Circular, Annular and Rectangular Apertures

Here is a movie showing a plane wave incident on several types of apertures from a variety of angles. Arroyo maintains the relative geometrical orientations of apertures and wavefronts by assigning a reference frame to each of these. In this movie, apertures of different shape are rotated 360 degrees in azimuth with respect to the wavefront. The apertures are then rotated 25 degrees off normal. The wavefronts appear foreshortened because they are striking the apertures off normal. Finally, the apertures are again rotated through 360 degrees in azimuth at this 25 degree angle. Note that edge pixels are weighted by their areal overlap with the aperture to avoid scalloping effects.

Aperture simulations

This demonstration was generated using the program aperture_verification, which is included in the Arroyo distribution.



Tiled Hexagonal Apertures

Arroyo has a specific class for representing compound apertures formed from packing hexagons into a regular pattern. These tiled hexagonal apertures are described by the edge length of each hexagon and the gap size between hexagons, as shown in the figure below.











Note that tiled hexagonal apertures provide only part of the functionality required to represent a true compound mirror. For example one can tip, tilt and piston the individual elements of a tiled hexagonal mirror, but this is not possible for an aperture.

Arroyo downweights pixels that straddle aperture edges by computing the areal overlap of the pixel with the aperture. This permits one to compute point spread functions even in cases for which the wavefront pixel scale is larger than the gap size, as is the case in the simulations below. The accuracy of this approximation has yet to be investigated, but clearly improves with decreasing pixel scale.

Here are two movies showing a plane wave incident on a tiled hexagonal aperture, and the resulting point spread function in the focal plane. The first movie shows an aperture chosen to match the tiling scheme for the Keck primary. The electromagnetic wavelength chosen for this simulation was 1 micron. The pixel scale of the wavefront was chosen to be 2.5 cm. The edge length of each tile was chosen to be 90 cm, and the gap size was chosen to vary between 0 and 2 cm. (The canonical value for Keck seems to be about 7 mm.) The PSF's in this movie are shown on a log stretch. The first shows a 3.16 arcsecond square area of the focal plane, where the PSF has been clipped at 1e-3 of its peak. This image is roughly Nyquist sampled. The second shows a 1.06 arcsecond square area of the focal plane, where the PSF is shown over its full range. Sampling is about 3 times Nyquist.
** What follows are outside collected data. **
## config.mk

```make
export PLATFORM = sky130hd
export DESIGN_NAME = lpm_entry_ctrl
export DESIGN_NICKNAME = d
export VERILOG_FILES = /design/src/rtl/lpm_pkg.sv /design/src/rtl/lpm_sync.sv /design/src/rtl/lpm_fsm.sv /design/src/rtl/lpm_outreg.sv /design/src/rtl/lpm_entry_ctrl.sv
export SDC_FILE = /design/constraint.sdc
export NUM_CORES = 1
export LEC_CHECK = 0
export ABC_AREA = 1
export BUFFER_PORTS_ARGS = -buffer_cell sky130_fd_sc_hd__clkbuf_2
export CAP_MARGIN = 20
export CELL_PAD_IN_SITES_DETAIL_PLACEMENT = 1
export CELL_PAD_IN_SITES_GLOBAL_PLACEMENT = 1
export CORE_MARGIN = 4
export CORE_UTILIZATION = 41
export DETAILED_ROUTE_END_ITERATION = 8
export MAX_ROUTING_LAYER = met4
export PLACE_DENSITY_LB_ADDON = 0.12
export REMOVE_ABC_BUFFERS = 1
export SYNTH_ARGS = -nofsm -noshare
export SYNTH_HDL_FRONTEND = slang
export SYNTH_SLANG_ARGS = --single-unit
```

## constraint.sdc

```tcl
create_clock -name clk -period 4.25 [get_ports clk]
set_input_delay 1.275 -clock clk [delete_from_list [all_inputs] [get_ports clk]]
set_output_delay 1.275 -clock clk [all_outputs]
set_load 0.02 [all_outputs]
```

## src/rtl/lpm_pkg.sv

```systemverilog
package lpm_pkg;
  typedef enum logic [2:0] {
    ST_RUN     = 3'd0,
    ST_NAP     = 3'd1,
    ST_HALT    = 3'd2,
    ST_OSCWAIT = 3'd3,
    ST_RESTART = 3'd4,
    ST_DEEP    = 3'd5,
    ST_RSTHOLD = 3'd6
  } lpm_state_t;

  typedef struct packed {
    logic core;
    logic periph;
    logic lf;
    logic reg_on;
    logic ret;
  } lpm_gates_t;
endpackage

```

## src/rtl/lpm_sync.sv

```systemverilog
module lpm_sync #(
  parameter int W = 4
) (
  input  logic         clk,
  input  logic         rst,
  input  logic [W-1:0] d,
  output logic [W-1:0] q
);
  logic [W-1:0] s1;

  for (genvar i = 0; i < W; i++) begin : g_bit
    always_ff @(posedge clk) begin
      if (rst) begin
        s1[i] <= 1'b0;
        q[i]  <= 1'b0;
      end else begin
        s1[i] <= d[i];
        q[i]  <= s1[i];
      end
    end
  end
endmodule

```

## src/rtl/lpm_fsm.sv

```systemverilog
module lpm_fsm
  import lpm_pkg::*;
#(
  parameter int SLOW_WAKE = 8,
  parameter int RST_HOLD  = 4
) (
  input  logic       clk,
  input  logic       rst,
  input  logic       sleep_req,
  input  logic       deep_flag,
  input  logic       depth_sel,
  input  logic       fast_wake_en,
  input  logic       irq_pend,
  input  logic       wake_hit,
  input  logic       rst_hit,
  output lpm_state_t state_nxt,
  output logic       fw_nxt,
  output logic       pulse_nxt
);
  localparam int MAXC = (SLOW_WAKE > RST_HOLD) ? SLOW_WAKE : RST_HOLD;
  localparam int CW   = $clog2(MAXC + 1);

  lpm_state_t    state;
  logic          fw_q;
  logic [CW-1:0] cnt;

  always_comb begin
    state_nxt = state;
    if (rst_hit && state != ST_RSTHOLD) begin
      state_nxt = ST_RSTHOLD;
    end else begin
      case (state)
        ST_RUN:
          if (sleep_req && !(irq_pend || wake_hit))
            state_nxt = !deep_flag ? ST_NAP : (depth_sel ? ST_DEEP : ST_HALT);
        ST_NAP:
          if (irq_pend || wake_hit) state_nxt = ST_RUN;
        ST_HALT:
          if (wake_hit) state_nxt = fw_q ? ST_RESTART : ST_OSCWAIT;
        ST_OSCWAIT:
          if (cnt == CW'(SLOW_WAKE - 1)) state_nxt = ST_RESTART;
        ST_RESTART:
          state_nxt = ST_RUN;
        ST_DEEP:
          if (wake_hit) state_nxt = ST_RSTHOLD;
        ST_RSTHOLD:
          if (cnt == CW'(RST_HOLD - 1)) state_nxt = ST_RUN;
        default:
          state_nxt = ST_RUN;
      endcase
    end
  end

  assign fw_nxt    = (state == ST_RUN && state_nxt == ST_HALT) ? fast_wake_en : fw_q;
  assign pulse_nxt = (state == ST_NAP || state == ST_RESTART) && state_nxt == ST_RUN;

  always_ff @(posedge clk) begin
    if (rst) begin
      state <= ST_RUN;
      fw_q  <= 1'b0;
      cnt   <= '0;
    end else begin
      state <= state_nxt;
      fw_q  <= fw_nxt;
      cnt   <= (state_nxt != state) ? '0 : cnt + 1'b1;
    end
  end
endmodule

```

## src/rtl/lpm_outreg.sv

```systemverilog
module lpm_outreg
  import lpm_pkg::*;
(
  input  logic       clk,
  input  logic       rst,
  input  lpm_state_t state_nxt,
  input  logic       fw_nxt,
  input  logic       pulse_nxt,
  output lpm_gates_t gates,
  output logic       wake_pulse,
  output logic       sys_rst_req
);
  lpm_gates_t g_nxt;

  always_comb begin
    g_nxt = '{core: 1'b0, periph: 1'b0, lf: 1'b1, reg_on: 1'b1, ret: 1'b1};
    case (state_nxt)
      ST_RUN:     g_nxt.core   = 1'b1;
      ST_HALT:    g_nxt.lf     = fw_nxt;
      ST_DEEP:    g_nxt.reg_on = 1'b0;
      ST_RESTART: g_nxt.periph = 1'b1;
      ST_RSTHOLD: g_nxt.periph = 1'b1;
      ST_OSCWAIT: g_nxt.lf     = 1'b1;
      default:    g_nxt.periph = 1'b1;
    endcase
    if (state_nxt == ST_RUN || state_nxt == ST_NAP) g_nxt.periph = 1'b1;
  end

  always_ff @(posedge clk) begin
    if (rst) begin
      gates       <= '{core: 1'b1, periph: 1'b1, lf: 1'b1, reg_on: 1'b1, ret: 1'b1};
      wake_pulse  <= 1'b0;
      sys_rst_req <= 1'b0;
    end else begin
      gates       <= g_nxt;
      wake_pulse  <= pulse_nxt;
      sys_rst_req <= (state_nxt == ST_RSTHOLD);
    end
  end
endmodule

```

## src/rtl/lpm_entry_ctrl.sv

```systemverilog
module lpm_entry_ctrl
  import lpm_pkg::*;
#(
  parameter int NW        = 7,
  parameter int NF        = 4,
  parameter int SLOW_WAKE = 8,
  parameter int RST_HOLD  = 4
) (
  input  logic          clk,
  input  logic          rst,
  input  logic          sleep_req,
  input  logic          deep_flag,
  input  logic          depth_sel,
  input  logic          fast_wake_en,
  input  logic [NW-1:0] wake_mask,
  input  logic [NW-1:0] wake_evt,
  input  logic          irq_pend,
  input  logic          rst_pin,
  input  logic [NF-1:0] fault_evt,
  output logic          core_clk_en,
  output logic          periph_clk_en,
  output logic          lf_clk_keep,
  output logic          reg_en,
  output logic          ret_pwr_en,
  output logic          wake_pulse,
  output logic          sys_rst_req
);
  localparam int NR = NF + 1;

  logic [NW-1:0] wake_s;
  logic [NR-1:0] rsrc_s;
  lpm_state_t    state_nxt;
  logic          fw_nxt, pulse_nxt;
  lpm_gates_t    gates;

  lpm_sync #(.W(NW)) u_wsync (.clk(clk), .rst(rst), .d(wake_evt), .q(wake_s));
  lpm_sync #(.W(NR)) u_rsync (.clk(clk), .rst(rst), .d({fault_evt, rst_pin}), .q(rsrc_s));

  lpm_fsm #(.SLOW_WAKE(SLOW_WAKE), .RST_HOLD(RST_HOLD)) u_fsm (
    .clk(clk), .rst(rst), .sleep_req(sleep_req), .deep_flag(deep_flag),
    .depth_sel(depth_sel), .fast_wake_en(fast_wake_en), .irq_pend(irq_pend),
    .wake_hit(|(wake_s & wake_mask)), .rst_hit(|rsrc_s),
    .state_nxt(state_nxt), .fw_nxt(fw_nxt), .pulse_nxt(pulse_nxt)
  );

  lpm_outreg u_out (
    .clk(clk), .rst(rst), .state_nxt(state_nxt), .fw_nxt(fw_nxt),
    .pulse_nxt(pulse_nxt), .gates(gates), .wake_pulse(wake_pulse),
    .sys_rst_req(sys_rst_req)
  );

  assign core_clk_en   = gates.core;
  assign periph_clk_en = gates.periph;
  assign lf_clk_keep   = gates.lf;
  assign reg_en        = gates.reg_on;
  assign ret_pwr_en    = gates.ret;
endmodule

```

==> results of run 1 <==
## worst paths after layout
check / from / endpoint / slack (ns) / cells past startpoint
worst min register to register: u_wsync.s1[0] / u_wsync.q[0] / 0.40 / 2
worst max register to register: u_fsm.state[0] / u_fsm.fw_q / 2.34 / 12
worst max-delay path: wake_mask[3] / u_fsm.fw_q / 1.77 / 15
worst min-delay path: u_wsync.s1[0] / u_wsync.q[0] / 0.40 / 2
## cells in the final DEF (no fill, tap or decap)
cell | Yosys | routed
o21ai_0 | 1 | 1
nand2_2 | 7 | 7
nand2_1 | 34 | 34
xnor2_1 | 1 | 1
clkbuf_2 | 0 | 31
nor2_4 | 2 | 2
clkinv_2 | 0 | 1
clkbuf_1 | 1 | 1
inv_2 | 5 | 5
nand4_2 | 1 | 1
xor2_2 | 1 | 1
clkbuf_8 | 0 | 6
dfxtp_1 | 38 | 38
nor3_1 | 2 | 2
xor2_1 | 2 | 2
ha_1 | 1 | 1
nor3b_2 | 1 | 1
nand3_2 | 3 | 3
a21oi_2 | 1 | 1
inv_1 | 38 | 38
nand3_1 | 11 | 11
nor2_2 | 4 | 4
nand3b_1 | 1 | 1
a21oi_1 | 1 | 1
a21boi_1 | 1 | 1
nor2_1 | 44 | 44
nand4_1 | 4 | 4
conb_1 | 1 | 1
nand2_4 | 1 | 1
## sequential cells by signal, summed over array words and instances, names as in the netlist
register and count:
u_fsm.fw_q 1, u_fsm.state 3, u_rsync.q 5, u_wsync.q 7, u_fsm.cnt 4, u_out.gates 4, u_wsync.s1 7, u_out.wake_pulse 1
u_rsync.s1 5, u_out.sys_rst_req 1
## power groups by stage
stage          registers (mW)  clock network, mW  logic [mW]
2_1_floorplan           0.407                  0      0.0966
3_3_place_gp            0.402                  0       0.144
3_5_place_dp            0.403                  0       0.148
4_1_cts                 0.395              0.252       0.151
5_1_grt                 0.397              0.272       0.169
6_report                0.395              0.245       0.147
## metal layers
metal | vias up | part of all wire (%)
met4 | 0 | 1.8
met1 | 604 | 44
met2 | 28 | 48
met5 | - | 0
li1 | 682 | -
met3 | 6 | 5.6
## kinds of logic after synthesis
group | count (synthesis) | synth area share [%]
compound gates | 4 | 1.65
xor+xnor | 4 | 2.67
buf+inv | 49 | 12.5
flops | 38 | 47.8
other cells | 1 | 0.235
simple gates | 115 | 34.4
fa+ha+maj | 1 | 0.785
## stage by stage
step | power (mW) | instance area, µm² | cells | hold WS (ns) | setup WS, ns
2_1_floorplan | 0.504 | 1560 | 206 | 0.388 | 1.81
3_3_place_gp | 0.546 | 1770 | 285 | 0.389 | 1.49
3_5_place_dp | 0.551 | 1770 | 285 | 0.396 | 1.48
4_1_cts | 0.798 | 1860 | 293 | 0.405 | 1.74
5_1_grt | 0.839 | 1860 | 293 | 0.425 | 1.57
6_report | 0.787 | 1860 | 293 | 0.404 | 1.77
## worst min-delay path: cells and delay by family (launching register included)
family	cells	cell delay, ns
buffers and inverters	1	0.04
DFF	1	0.30
and+or+nand+nor	1	0.03
## area by class of cell
type	instances	area share, %
sequential	38	40.9
tap	48	3.23
multi-input combinational	125	34.0
timing repair buffer	31	8.33
inverter	43	8.67
clock inverter	1	0.269
clock buffer	7	4.64
==> results.ini, run 1 <==
[outcome]
status=complete, no violations

[clocking]
post-cts-setup-buffers=0
cts_sinks=38
cts_hold_buf=0
clk_pin_slew_ns=0.07
cts_resized=0
cts_root_buf=clkbuf_8
clk_path_buf_depth=2
clk-insertion-delay-late_ns=0.28
cts_tree=yes
cts-buffers-inserted=5
h-tree-depth=2

[cells_and_area]
seq_area_um2=761
syn_to_final_growth_pct=16.9
diodes=0
final_nets=271
fillCellCount=512
multiInputGateArea_um2=633
postLayoutCoreUtil_pct=50.1
drive_above_1_share_pct=26.1

[floorplan]
die_w_um=70.3
die_area_mm2=0.00495
boundaryPins=33
row_count=22
initial_core_util_pct=42.9
die_h_um=70.3
core-area_mm2=0.00372

[power]
pwr-share-seq_pct=50.2
p_int_uw=563
combinationalPowerShare_pct=18.7
total_leakage_power_nw=0.977
peakVddDrop_mv=0.255
p_switching_uw=225
powerDensity_mw_per_mm2=423
clkPwrFrac_pct=31.1
netSwitchingFraction_pct=28.5

[global_routing]
grtUsageMet3_pct=4.89
met1_usage_pct=15.6
grtUsageMet2_pct=22.6
grt_max_degree=30
gr-usage-all-layers_pct=13.9
grt-busiest-layer=met2
grt_pass1_wl_um=5260
grt_pass1_vias=1270
antenna_found_initial=0
grt-ovfl-total=0

[synthesis]
netlist_area_mm2=0.00159
synth_most_common_cell=nor2_1
synth-edff-count=0
ys_async_sr_fraction_pct=0
yosys_warnings=0
synth_cell_types=29
ys_seq_area_share_pct=47.8
syn_area_per_cell_um2=7.51
synth_top_cell_by_area=dfxtp_1
syn_inst=212
yosysTopAreaCellShare_pct=47.8
synth_commonest_cells=nor2_1, dfxtp_1, inv_1, nand2_1, nand3_1
synth_ff_type=dfxtp_1
ys_seq_elements=38
synthTopCellsByArea=dfxtp_1, nor2_1, inv_1

[sta]
finClkSkew_ns=0.00313
slew_headroom_pct=62.5
final-setup-viol-count=0
setup_tns_ns=0
drv_slew=0
hold_viol=0
fin_crit_sh_pct=58.4
clock.fmax_mhz=403
layout_min_cycle_time_ns=2.48
tightestPinTransition_ns=0.562
rsz0062_at_grt=false

[setup_path]
crit_buf_inv=1
cp-end-kind=flop
max_stage_delay_ns=0.19
cp.required_ns=4.41
crit_type=input pin to flop
cp_top_family=simple AND/OR/NAND/NOR gates
crit_chain=clkbuf_2, nand2_1, nand2_2, nor2_4, nand2_2, nand2_1, nand2_1, a21oi_2, nand2_2, nand2_4, nand3_1, nor2_1, nand2_1, nand2_1, nor2_1
critPathLaunchType=input pin
critPathMostFrequentCell=nand2_1
crit_fanout=6
arrival_ns=2.64
crit_slowest_cell=nor2_4

[routing]
drt_iter0_drc=47
firstDrtPassIters=4
routedWlPerCell_um=10.6
num_vias=1320
avgViaCountPerCell=4.51
drt-total-wl_um=3100
drc=0
ant_nets=0

[placement]
routabilityCongestion=0.791
io_buffers=31
dp_hpwl_um=2370

[job]
drv_cap=0

[worst_hold_path]
min_path_type=flop to flop

No activity file was read; power rests on OpenSTA's default activity.
==> run 2: changes to the inputs <==
--- a/config.mk
+++ b/config.mk
@@ -11,7 +11,7 @@
 export CELL_PAD_IN_SITES_DETAIL_PLACEMENT = 1
 export CELL_PAD_IN_SITES_GLOBAL_PLACEMENT = 1
 export CORE_MARGIN = 4
-export CORE_UTILIZATION = 41
+export CORE_UTILIZATION = 34
 export DETAILED_ROUTE_END_ITERATION = 8
 export MAX_ROUTING_LAYER = met4
 export PLACE_DENSITY_LB_ADDON = 0.12
==> constraint.sdc (replaced) <==
create_clock -name clk -period 2.2 [get_ports clk]
set_input_delay 0.66 -clock clk [delete_from_list [all_inputs] [get_ports clk]]
set_output_delay 0.66 -clock clk [all_outputs]
set_load 0.02 [all_outputs]
==> run 2 against run 1 <==
  * Hold slack worse by 0.0042 ns
  * Via count is 0.23% higher
  * Highest routed layer unchanged
  * Wire length is 5.7% higher
  * Clock power is 120% higher
  * Critical path type unchanged
  * Largest cell class unchanged
  * Clock-buffer cell count is 1 higher
==> results.ini, run 2 (synthesized netlist as in run 1, its figures left out) <==
[outcome]
status=complete, no violations

[floorplan]
core-area_mm2=0.00444  ; +20%
initial_core_util_pct=35.8  ; -7.0 points
die_h_um=76.4  ; +8.7%
row_count=24  ; +9.1%
die_w_um=76.4  ; +8.7%
die_area_mm2=0.00584  ; +18%
boundaryPins=33  ; unchanged

[global_routing]
grt-ovfl-total=0  ; unchanged
grt_pass1_vias=1240  ; -2.4%
antenna_found_initial=0  ; unchanged
grt_max_degree=17  ; -43%
gr-usage-all-layers_pct=12.1  ; -1.9 points
grt_pass1_wl_um=5440  ; +3.4%

[sta]
setup_tns_ns=0  ; unchanged
rsz0062_at_grt=false
final-setup-viol-count=0  ; unchanged
drv_slew=0  ; unchanged
fin_crit_sh_pct=84.4
clock.fmax_mhz=539
finClkSkew_ns=0.00325  ; +0.000128 ns
hold_viol=0  ; unchanged
layout_min_cycle_time_ns=1.86

[clocking]
post-cts-setup-buffers=0  ; unchanged
clk_path_buf_depth=2  ; unchanged
h-tree-depth=2  ; unchanged
cts_root_buf=clkbuf_8
cts_hold_buf=0  ; unchanged
cts_sinks=38  ; unchanged
clk_pin_slew_ns=0.07  ; about the same
cts_resized=0  ; unchanged
cts_tree=yes
clk-insertion-delay-late_ns=0.28  ; about the same
cts-buffers-inserted=5  ; unchanged

[routing]
highest-signal-layer=met4
firstDrtPassIters=4  ; unchanged
avgViaCountPerCell=4.44  ; -1.5%
drt_iter0_drc=40  ; -15%
drc=0  ; unchanged
met1_length_um=1440  ; +4.3%
wl_met2_um=1620  ; +8.9%
ant_nets=0  ; unchanged
routedWlPerCell_um=11.0  ; +4.0%
route.met3.wl_um=160  ; -8.6%
num_vias=1323  ; +0.23%
drt-total-wl_um=3280  ; +5.7%

[cells_and_area]
final_area_mm2=0.00189  ; +1.7%
mostFrequentLayoutCell=nor2_1
diodes=0  ; unchanged
final_nets=272  ; +0.37%
fillCellCount=575  ; +12%
final_cell_mix=nor2_1, inv_1, dfxtp_1, nand2_1, clkbuf_2
drive_above_1_share_pct=26.8  ; +0.71 points
reg_top3=u_wsync.q: 7 flops, u_wsync.s1: 7 flops
syn_to_final_growth_pct=18.9

[power]
fin_total_pwr_mw=1.60  ; +100%
total_leakage_power_nw=0.991  ; +1.4%
powerDensity_mw_per_mm2=845  ; +100%
peakVddDrop_mv=0.396  ; +55%

[worst_hold_path]
min_path_cells=2  ; unchanged
min_path_type=flop to flop
min_from=u_wsync.s1[2]
min_to=u_wsync.q[2]

[setup_path]
critPathLaunchType=input pin
max_stage_delay_ns=0.19  ; about the same
reg2reg_slack_ns=0.35  ; -1.99 ns
arrival_ns=2.08  ; -0.56 ns
crit_type=input pin to flop
cp.required_ns=2.42  ; -1.99 ns
crit_buf_inv=2  ; +1
cp_num_cells=13  ; -2
r2r_cells=12  ; unchanged
rr_endpoint=u_fsm.fw_q
cp_top_family=simple AND/OR/NAND/NOR gates
crit_fanout=6  ; unchanged
cp-end-kind=flop
crit_chain=clkbuf_2, nand2_1, nand2_2, nor2_4, nand3_2, nand2_1, nand2_1, nor2_2, nand3_2, xor2_1, inv_1, nand3_2, nor2_1
rr_startpoint=u_fsm.state[0]
crit_slowest_cell=nor2_4

[placement]
routabilityCongestion=0.775  ; -2.0%
placed_area_mm2=0.00178  ; +0.71%
io_buffers=31  ; unchanged
dp_hpwl_um=2610  ; +10%

[job]
drv_cap=0  ; unchanged

## run 2: cell types whose count changed in the layout (fill, tap and decap cells not counted)
cell,before,now
clkbuf_1,1,0
clkbuf_8,6,8
clkinv_2,1,0
buf_4,0,1
## run 2: how the worst max path moves through the flow
| stage | start | to | slack (ns) |
|---|---|---|---|
| finish | wake_mask[3] | u_fsm.cnt[2] | 0.34 |
| global route | wake_mask[6] | u_fsm.cnt[0] | 0.20 |
| CTS | u_fsm.state[0] | u_fsm.fw_q | 0.32 |
| detailed placement | wake_mask[3] | u_fsm.cnt[0] | 0.04 |
| global placement | wake_mask[3] | u_fsm.cnt[0] | 0.1 |
| floorplan | wake_mask[3] | u_out.gates[2] | 0.38 |
## run 2: area by class of cell
cell class	count	area, µm²	share of cell area [%]
Timing Repair Buffer	32	163	8.59
Inverter	43	161	8.53
Sequential cell	38	761	40.2
Clock buffer	8	110	5.82
Multi-Input combinational cell	125	633	33.4
Tap cell	52	65.1	3.44
## run 2: worst min-delay path, cell delays in order, from the launching register on
cell and delay, ns:
dfxtp_1 0.30, inv_1 0.04, nor2_1 0.03
## run 2: metrics by stage
stage	hold slack, ns	instances	utilization (%)	worst slack (ns)
2_1_floorplan	0.388	206	-	0.377
3_3_place_gp	0.391	290	40.1	0.0988
3_5_place_dp	0.399	290	40.1	0.0385
4_1_cts	0.407	298	42.6	0.324
5_1_grt	0.423	298	42.6	0.205
6_report	0.400	298	42.6	0.343
## run 2: metal layers
layer / GRT usage (%) / up-vias
li1: - / 686
met1: 13.2 / 604
met2: 20.2 / 25
met3: 3.55 / 8
met4: 5.43 / 0
met5: - / -
## run 2: where the power goes
| part | internal [mW] | switching (mW) |
|---|---|---|
| Sequential | 0.735 | 0.0277 |
| Combinational | 0.101 | 0.188 |
| Clock | 0.316 | 0.233 |
| Total | 1.15 | 0.448 |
In the movie, a tiled hexagonal aperture with no gaps rotates about the optical axis by 60 degrees in 1 degree increments. The gap size is then increased to 2 cm in steps of .5 mm. The aperture rotates through another 60 degrees about the optical axis. The aperture is then tilted 30 degrees with respect to the optical axis, in 1 degree steps. Finally, the aperture is rotated through another 60 degrees about the optical axis.

Keck simulation


The second movie shows PSF's arising from an aperture like that proposed for the Thirty Meter Telescope (TMT) (See, for example, the CELT green book or Troy & Chanan, Applied Optics, v 42, n19 p3745). This tiled hexagonal aperture is composed of hexagonal apertures with edge lengths of .5 meters. The electromagnetic wavelength was 1 micron and the gap size varied from 0 to 10 mm. The pixel scale of the wavefront was chosen to be 2 cm. The movie shows only rotation about the optical axis. Again, the PSF's in this movie are shown on a log stretch. The first shows a roughly 1 arcsecond square area of the focal plane, where the PSF has been clipped at 1e-4 of its peak. This image is roughly Nyquist sampled. The second shows a third of an arcsecond square area of the focal plane, where the PSF has been clipped at 1e-2 of its peak. Sampling is about 3 times Nyquist.


TMT simulation


A third of an arcsecond is roughly the range of habitability for earthlike planets around stars within 10 pc. Exojupiters are expected to have brightnesses of about 1e-9 of their parent stars, while exoearths should have brightnesses of about 1e-10. Thus, if an adaptive optics system is able to remove the effects of atmospheric turbulence and telescope vibrations within a third of an arcsecond of the parent star, one might expect to be able to directly image exoearths with a thirty meter telescope in regions of the focal plane for which the PSF appears white.


Compute Time Estimates

On a 2.5 GHz pentium, Arroyo required about 4 seconds to aperture the 500x500 wavefront used for the Keck tiling scheme, and about 33 seconds to aperture the 1450x1450 wavefront used in the TMT simulation. The wavefront dimensionality is a free parameter in the simulation.

These demonstrations were generated using the program tiled_hexagonal_aperture_verification, which is included in the Arroyo distribution.